Goal of the exercise –
Only one stretch of the records below should be repeated. It starts with the line containing "output wire logic [$bits(bus_i.cout)-1:0]" and goes on through the line containing "collects NSAMP weight", exactly as written.

[Available records Boundary: Start]

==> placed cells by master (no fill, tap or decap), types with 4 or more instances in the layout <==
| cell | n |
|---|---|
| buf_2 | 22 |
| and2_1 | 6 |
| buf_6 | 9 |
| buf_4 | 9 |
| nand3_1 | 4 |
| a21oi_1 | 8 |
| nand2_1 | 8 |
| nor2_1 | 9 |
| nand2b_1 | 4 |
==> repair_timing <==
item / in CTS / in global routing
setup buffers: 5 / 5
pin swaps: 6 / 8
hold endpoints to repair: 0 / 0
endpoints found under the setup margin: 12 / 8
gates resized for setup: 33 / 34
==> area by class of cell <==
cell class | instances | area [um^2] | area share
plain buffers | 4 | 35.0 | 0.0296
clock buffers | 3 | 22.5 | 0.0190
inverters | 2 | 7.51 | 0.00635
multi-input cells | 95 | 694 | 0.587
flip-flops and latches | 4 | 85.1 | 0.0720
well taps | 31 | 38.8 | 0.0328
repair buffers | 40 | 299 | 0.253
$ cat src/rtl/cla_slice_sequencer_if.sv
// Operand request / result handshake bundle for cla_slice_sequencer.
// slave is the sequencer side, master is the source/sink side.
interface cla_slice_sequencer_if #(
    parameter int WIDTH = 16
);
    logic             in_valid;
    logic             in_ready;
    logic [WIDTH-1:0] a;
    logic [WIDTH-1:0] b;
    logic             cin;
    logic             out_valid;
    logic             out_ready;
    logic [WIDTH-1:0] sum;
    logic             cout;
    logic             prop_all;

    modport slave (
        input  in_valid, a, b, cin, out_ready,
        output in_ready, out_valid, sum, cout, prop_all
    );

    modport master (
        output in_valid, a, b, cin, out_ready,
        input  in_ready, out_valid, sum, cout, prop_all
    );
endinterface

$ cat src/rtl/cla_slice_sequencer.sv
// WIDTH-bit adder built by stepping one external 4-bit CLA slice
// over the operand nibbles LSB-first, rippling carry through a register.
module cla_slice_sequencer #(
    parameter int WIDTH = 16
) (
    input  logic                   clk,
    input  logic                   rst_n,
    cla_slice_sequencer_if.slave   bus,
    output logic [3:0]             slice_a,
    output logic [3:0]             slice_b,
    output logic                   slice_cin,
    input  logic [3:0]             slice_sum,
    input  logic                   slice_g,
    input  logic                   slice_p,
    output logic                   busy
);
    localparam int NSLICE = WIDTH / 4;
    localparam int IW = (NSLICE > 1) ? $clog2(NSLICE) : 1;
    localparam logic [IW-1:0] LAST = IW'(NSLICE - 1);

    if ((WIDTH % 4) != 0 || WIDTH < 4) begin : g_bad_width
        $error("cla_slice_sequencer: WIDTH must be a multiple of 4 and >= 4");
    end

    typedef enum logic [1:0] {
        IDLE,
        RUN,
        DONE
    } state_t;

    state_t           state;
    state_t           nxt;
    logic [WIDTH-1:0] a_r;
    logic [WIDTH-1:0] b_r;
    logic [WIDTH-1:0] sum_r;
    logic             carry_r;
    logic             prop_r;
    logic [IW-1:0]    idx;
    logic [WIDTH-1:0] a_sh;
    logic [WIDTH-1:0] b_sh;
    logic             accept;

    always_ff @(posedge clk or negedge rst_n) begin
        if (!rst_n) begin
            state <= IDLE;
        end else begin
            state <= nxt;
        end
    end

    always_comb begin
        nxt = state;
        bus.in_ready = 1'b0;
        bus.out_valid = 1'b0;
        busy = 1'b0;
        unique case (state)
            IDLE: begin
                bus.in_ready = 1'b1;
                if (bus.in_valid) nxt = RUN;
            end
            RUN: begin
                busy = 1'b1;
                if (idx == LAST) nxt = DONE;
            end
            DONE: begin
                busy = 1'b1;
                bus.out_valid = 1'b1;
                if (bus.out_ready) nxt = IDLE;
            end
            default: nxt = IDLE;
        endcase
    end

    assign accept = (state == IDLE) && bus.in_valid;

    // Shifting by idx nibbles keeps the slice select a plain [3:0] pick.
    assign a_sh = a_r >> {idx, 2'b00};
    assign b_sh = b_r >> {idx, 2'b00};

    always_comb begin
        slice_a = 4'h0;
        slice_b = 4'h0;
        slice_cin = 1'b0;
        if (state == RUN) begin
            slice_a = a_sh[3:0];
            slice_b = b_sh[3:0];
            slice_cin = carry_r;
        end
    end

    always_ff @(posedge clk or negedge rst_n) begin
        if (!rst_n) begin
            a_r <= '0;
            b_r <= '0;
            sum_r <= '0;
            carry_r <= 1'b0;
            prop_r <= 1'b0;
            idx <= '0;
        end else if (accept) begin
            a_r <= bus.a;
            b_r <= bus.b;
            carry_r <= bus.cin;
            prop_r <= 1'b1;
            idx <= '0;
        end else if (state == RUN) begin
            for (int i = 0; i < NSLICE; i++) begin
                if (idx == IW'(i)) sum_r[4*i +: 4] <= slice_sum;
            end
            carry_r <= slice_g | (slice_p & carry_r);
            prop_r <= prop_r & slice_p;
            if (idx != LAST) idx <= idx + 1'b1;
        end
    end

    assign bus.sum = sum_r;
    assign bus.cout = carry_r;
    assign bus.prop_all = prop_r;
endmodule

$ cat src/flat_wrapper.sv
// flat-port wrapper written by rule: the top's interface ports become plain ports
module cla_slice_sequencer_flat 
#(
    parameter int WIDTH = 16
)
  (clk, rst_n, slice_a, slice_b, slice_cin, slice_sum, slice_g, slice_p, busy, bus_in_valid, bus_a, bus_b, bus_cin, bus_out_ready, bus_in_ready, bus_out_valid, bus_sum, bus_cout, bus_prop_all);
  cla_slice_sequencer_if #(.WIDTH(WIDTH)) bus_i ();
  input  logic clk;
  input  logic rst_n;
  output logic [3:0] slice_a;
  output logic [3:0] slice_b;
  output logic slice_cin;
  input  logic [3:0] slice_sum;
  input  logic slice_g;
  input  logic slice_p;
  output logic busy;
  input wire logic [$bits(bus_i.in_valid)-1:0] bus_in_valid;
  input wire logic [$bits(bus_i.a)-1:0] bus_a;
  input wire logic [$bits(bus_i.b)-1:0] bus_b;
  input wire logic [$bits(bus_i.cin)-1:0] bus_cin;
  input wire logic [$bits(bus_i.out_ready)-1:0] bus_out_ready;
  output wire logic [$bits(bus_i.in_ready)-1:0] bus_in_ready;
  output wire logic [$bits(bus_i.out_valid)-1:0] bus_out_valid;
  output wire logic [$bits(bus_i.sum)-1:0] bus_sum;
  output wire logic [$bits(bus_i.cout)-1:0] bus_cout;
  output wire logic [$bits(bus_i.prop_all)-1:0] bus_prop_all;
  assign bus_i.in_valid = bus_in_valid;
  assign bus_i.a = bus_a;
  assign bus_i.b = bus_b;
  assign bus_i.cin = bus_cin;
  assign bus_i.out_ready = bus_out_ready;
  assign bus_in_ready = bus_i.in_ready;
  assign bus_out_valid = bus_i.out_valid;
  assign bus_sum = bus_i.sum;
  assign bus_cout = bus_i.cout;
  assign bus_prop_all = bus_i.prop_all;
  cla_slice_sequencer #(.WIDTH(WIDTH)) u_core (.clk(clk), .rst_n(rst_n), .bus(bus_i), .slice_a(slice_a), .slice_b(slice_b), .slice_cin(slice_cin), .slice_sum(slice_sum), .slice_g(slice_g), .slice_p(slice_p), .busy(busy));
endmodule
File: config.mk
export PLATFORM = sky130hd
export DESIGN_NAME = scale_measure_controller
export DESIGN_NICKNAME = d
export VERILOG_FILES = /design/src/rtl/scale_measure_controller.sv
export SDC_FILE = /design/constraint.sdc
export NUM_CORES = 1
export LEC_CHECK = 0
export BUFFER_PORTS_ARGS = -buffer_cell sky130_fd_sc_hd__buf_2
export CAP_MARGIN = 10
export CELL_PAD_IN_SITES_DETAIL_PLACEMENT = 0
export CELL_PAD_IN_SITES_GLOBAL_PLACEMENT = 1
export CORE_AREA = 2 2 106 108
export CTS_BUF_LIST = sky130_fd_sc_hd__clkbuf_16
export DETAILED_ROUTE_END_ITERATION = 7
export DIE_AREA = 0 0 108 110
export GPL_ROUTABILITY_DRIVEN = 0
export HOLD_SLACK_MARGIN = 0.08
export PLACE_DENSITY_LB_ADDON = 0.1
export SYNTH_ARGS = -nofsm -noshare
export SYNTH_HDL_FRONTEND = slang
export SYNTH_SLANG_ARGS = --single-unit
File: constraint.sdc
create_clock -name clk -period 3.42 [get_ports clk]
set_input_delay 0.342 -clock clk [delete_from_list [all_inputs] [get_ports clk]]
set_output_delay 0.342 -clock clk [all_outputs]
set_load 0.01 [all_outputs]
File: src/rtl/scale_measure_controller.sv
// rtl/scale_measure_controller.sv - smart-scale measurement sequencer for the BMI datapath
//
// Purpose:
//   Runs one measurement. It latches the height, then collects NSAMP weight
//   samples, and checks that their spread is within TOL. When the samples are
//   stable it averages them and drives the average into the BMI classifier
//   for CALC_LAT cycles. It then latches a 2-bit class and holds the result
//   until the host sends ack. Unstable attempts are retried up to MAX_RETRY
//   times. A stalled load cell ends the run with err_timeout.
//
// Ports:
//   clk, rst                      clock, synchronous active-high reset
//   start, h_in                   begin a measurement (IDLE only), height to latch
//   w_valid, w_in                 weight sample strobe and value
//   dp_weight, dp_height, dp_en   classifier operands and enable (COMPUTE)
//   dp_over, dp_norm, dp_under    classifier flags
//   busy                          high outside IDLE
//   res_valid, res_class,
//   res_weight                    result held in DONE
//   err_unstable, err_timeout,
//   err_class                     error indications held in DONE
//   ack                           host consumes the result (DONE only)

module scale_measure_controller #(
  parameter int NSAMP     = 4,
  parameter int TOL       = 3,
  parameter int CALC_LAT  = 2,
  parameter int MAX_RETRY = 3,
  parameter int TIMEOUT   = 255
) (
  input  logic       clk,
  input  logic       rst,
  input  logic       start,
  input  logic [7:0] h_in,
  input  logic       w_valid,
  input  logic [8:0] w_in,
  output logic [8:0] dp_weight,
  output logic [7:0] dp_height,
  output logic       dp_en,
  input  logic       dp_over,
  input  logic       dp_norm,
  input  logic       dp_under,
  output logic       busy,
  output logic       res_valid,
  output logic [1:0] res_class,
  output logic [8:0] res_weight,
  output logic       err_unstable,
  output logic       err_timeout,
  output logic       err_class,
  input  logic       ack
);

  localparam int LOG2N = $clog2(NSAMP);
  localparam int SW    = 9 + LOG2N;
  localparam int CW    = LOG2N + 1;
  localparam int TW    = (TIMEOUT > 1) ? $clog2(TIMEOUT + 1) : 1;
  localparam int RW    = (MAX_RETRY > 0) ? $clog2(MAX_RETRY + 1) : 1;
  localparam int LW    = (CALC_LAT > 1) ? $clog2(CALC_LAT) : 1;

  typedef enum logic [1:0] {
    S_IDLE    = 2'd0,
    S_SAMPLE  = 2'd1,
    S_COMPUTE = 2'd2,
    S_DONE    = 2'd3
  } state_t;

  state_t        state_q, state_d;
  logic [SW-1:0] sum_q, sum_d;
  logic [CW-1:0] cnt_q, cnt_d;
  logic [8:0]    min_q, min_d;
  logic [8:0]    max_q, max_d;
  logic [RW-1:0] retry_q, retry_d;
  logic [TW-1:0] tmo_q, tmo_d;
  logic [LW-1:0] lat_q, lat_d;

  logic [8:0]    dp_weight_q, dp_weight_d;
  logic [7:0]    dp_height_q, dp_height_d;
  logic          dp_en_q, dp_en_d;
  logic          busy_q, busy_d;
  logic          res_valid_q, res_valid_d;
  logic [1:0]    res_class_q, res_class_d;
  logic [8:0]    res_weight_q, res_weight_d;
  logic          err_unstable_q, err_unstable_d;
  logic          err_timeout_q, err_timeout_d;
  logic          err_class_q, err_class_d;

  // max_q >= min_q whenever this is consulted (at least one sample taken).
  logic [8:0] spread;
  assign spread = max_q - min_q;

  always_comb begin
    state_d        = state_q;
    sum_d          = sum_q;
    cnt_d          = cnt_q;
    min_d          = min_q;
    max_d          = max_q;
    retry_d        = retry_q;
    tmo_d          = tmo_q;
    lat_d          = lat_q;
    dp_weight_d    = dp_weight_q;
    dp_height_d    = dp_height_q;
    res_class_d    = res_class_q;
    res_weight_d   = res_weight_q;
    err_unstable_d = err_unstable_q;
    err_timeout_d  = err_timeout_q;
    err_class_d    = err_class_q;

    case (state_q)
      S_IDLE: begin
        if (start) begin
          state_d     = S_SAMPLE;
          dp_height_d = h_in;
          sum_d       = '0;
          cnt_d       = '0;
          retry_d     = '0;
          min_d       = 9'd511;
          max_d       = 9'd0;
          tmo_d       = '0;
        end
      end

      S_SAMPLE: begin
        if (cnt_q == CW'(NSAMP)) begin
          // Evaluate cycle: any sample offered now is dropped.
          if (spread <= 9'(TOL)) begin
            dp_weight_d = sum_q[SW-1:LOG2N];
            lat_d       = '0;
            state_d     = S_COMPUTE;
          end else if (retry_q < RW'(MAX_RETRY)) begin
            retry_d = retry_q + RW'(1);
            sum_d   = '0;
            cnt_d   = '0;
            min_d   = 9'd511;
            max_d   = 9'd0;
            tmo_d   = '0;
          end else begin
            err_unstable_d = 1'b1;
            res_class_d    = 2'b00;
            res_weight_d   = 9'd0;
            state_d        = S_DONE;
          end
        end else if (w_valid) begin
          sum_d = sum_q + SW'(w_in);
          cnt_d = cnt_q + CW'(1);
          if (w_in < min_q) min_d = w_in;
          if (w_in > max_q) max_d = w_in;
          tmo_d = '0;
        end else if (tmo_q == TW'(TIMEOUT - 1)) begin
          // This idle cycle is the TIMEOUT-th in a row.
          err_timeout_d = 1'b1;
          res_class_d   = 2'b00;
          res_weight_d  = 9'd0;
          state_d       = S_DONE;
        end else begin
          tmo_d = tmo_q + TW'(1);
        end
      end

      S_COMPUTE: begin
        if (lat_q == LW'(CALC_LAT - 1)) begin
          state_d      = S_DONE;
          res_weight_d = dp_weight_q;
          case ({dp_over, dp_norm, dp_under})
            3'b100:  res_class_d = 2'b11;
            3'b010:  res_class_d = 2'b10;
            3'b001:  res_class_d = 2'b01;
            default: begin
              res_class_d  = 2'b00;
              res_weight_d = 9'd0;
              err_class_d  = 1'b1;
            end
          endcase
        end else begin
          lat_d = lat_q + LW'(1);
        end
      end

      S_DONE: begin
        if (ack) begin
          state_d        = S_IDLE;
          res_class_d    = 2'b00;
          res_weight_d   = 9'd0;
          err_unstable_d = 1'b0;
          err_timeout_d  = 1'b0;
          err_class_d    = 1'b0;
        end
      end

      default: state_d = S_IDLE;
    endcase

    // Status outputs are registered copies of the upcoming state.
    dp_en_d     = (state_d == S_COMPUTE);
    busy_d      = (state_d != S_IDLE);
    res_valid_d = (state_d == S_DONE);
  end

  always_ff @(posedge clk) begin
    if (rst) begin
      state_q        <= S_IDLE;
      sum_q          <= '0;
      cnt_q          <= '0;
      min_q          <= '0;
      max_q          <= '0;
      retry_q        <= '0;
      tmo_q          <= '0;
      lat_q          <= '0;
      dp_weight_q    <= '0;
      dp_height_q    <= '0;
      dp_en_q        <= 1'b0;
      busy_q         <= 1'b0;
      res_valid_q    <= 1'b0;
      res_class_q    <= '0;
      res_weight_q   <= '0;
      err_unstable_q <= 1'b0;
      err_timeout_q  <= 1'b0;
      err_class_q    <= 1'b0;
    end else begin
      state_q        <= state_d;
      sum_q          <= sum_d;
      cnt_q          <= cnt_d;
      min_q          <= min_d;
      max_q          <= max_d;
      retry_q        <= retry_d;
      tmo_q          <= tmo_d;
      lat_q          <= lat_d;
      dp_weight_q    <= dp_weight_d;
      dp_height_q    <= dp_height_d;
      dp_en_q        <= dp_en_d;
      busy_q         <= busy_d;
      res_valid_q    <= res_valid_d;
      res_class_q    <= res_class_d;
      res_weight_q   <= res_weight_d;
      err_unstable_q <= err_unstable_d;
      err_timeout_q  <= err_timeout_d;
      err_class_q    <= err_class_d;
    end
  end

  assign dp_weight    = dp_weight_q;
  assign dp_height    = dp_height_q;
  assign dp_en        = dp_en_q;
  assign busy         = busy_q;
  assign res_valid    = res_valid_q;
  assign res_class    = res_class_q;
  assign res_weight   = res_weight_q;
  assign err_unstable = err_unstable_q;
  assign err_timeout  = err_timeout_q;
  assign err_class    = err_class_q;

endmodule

[Available records Boundary: End]

Task answer –
  output wire logic [$bits(bus_i.cout)-1:0] bus_cout;
  output wire logic [$bits(bus_i.prop_all)-1:0] bus_prop_all;
  assign bus_i.in_valid = bus_in_valid;
  assign bus_i.a = bus_a;
  assign bus_i.b = bus_b;
  assign bus_i.cin = bus_cin;
  assign bus_i.out_ready = bus_out_ready;
  assign bus_in_ready = bus_i.in_ready;
  assign bus_out_valid = bus_i.out_valid;
  assign bus_sum = bus_i.sum;
  assign bus_cout = bus_i.cout;
  assign bus_prop_all = bus_i.prop_all;
  cla_slice_sequencer #(.WIDTH(WIDTH)) u_core (.clk(clk), .rst_n(rst_n), .bus(bus_i), .slice_a(slice_a), .slice_b(slice_b), .slice_cin(slice_cin), .slice_sum(slice_sum), .slice_g(slice_g), .slice_p(slice_p), .busy(busy));
endmodule
File: config.mk
export PLATFORM = sky130hd
export DESIGN_NAME = scale_measure_controller
export DESIGN_NICKNAME = d
export VERILOG_FILES = /design/src/rtl/scale_measure_controller.sv
export SDC_FILE = /design/constraint.sdc
export NUM_CORES = 1
export LEC_CHECK = 0
export BUFFER_PORTS_ARGS = -buffer_cell sky130_fd_sc_hd__buf_2
export CAP_MARGIN = 10
export CELL_PAD_IN_SITES_DETAIL_PLACEMENT = 0
export CELL_PAD_IN_SITES_GLOBAL_PLACEMENT = 1
export CORE_AREA = 2 2 106 108
export CTS_BUF_LIST = sky130_fd_sc_hd__clkbuf_16
export DETAILED_ROUTE_END_ITERATION = 7
export DIE_AREA = 0 0 108 110
export GPL_ROUTABILITY_DRIVEN = 0
export HOLD_SLACK_MARGIN = 0.08
export PLACE_DENSITY_LB_ADDON = 0.1
export SYNTH_ARGS = -nofsm -noshare
export SYNTH_HDL_FRONTEND = slang
export SYNTH_SLANG_ARGS = --single-unit
File: constraint.sdc
create_clock -name clk -period 3.42 [get_ports clk]
set_input_delay 0.342 -clock clk [delete_from_list [all_inputs] [get_ports clk]]
set_output_delay 0.342 -clock clk [all_outputs]
set_load 0.01 [all_outputs]
File: src/rtl/scale_measure_controller.sv
// rtl/scale_measure_controller.sv - smart-scale measurement sequencer for the BMI datapath
//
// Purpose:
//   Runs one measurement. It latches the height, then collects NSAMP weight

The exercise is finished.